Kurt Seligmann
Der Taucher, 1930
Personen
Datierung
1930
Kategorie
Unterkategorie
Material / Technik
Öl mit Lack auf Sperrholzplatte
Masse
Rahmenmass: 83,0 x 66,7 x 4,8 cm
Inschrift
Keine Signatur: ohne Signatur
Zugang
Ankauf: Ausstellung: Hans Arp, Serge Brignoni, Hans Schiess, Kurt Seligmann und Jacques Düblin, Kunsthalle Basel, 1932
Inventarnr.
752
Copyright
Martin Bühler
Beschreibung
Im Frühling 1932 zeigte der Kunstverein in der Kunsthalle Basel vier Vertreter der Künstlergruppe „Abstraction-Création“: Jean Arp, Serge Brignoni, Hans Schiess und Kurt Seligmann. Ziel der 1931 gegründeten Gruppe war es, ein Forum für die Abstrakte Kunst zu schaffen.

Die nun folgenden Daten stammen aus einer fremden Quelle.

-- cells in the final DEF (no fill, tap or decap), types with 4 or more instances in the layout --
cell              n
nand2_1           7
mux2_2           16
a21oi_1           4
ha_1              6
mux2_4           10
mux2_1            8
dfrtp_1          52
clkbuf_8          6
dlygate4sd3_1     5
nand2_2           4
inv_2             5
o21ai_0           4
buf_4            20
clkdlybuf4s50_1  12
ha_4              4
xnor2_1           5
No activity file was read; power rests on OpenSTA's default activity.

An dieser Ausstellung kaufte der Kunstkredit für 400 Franken Seligmanns Gemälde „Der Taucher (Le scaphandrier)“. Es ist das erste Werk Seligmanns in einer öffentlichen Schweizer Sammlung. Anfang 1931 beschäftigte sich Kurt Seligmann in einer Werkserie mit Unterwassermotiven, die er selbst als „Aquariumbilder“ bezeichnete. „Der Taucher (Le scaphandrier)“ hat einen heiteren, gelben Hintergrund mit geraden vertikalen und horizontalen Linien, welche die Formen im Bildfeld verankern. Die Tauchglocke, die unten mit einem Bleigewicht stabilisiert ist, verschmilzt optisch mit dem Taucher, der wiederum mit einem Fisch verschmilzt, der an ihm vorbeizuziehen scheint. Die Strenge des Rasters kontrastiert mit der kindlichen Ausgelassenheit der Farben. Von links unten wachsen diagonal Algen in die Bildordnung, angedeutet durch aufgetröpfelte Farbspritzer. Seligmann verbindet abstrakte Bildformen mit surrealistischem Inhalt. Es ist ein Tauchgang in die Tiefe der menschlichen Traumwelt, ein ironisch gebrochenes Sinnbild für eine Kunst, welche die Ratio mit dem Unterbewussten vereinen möchte.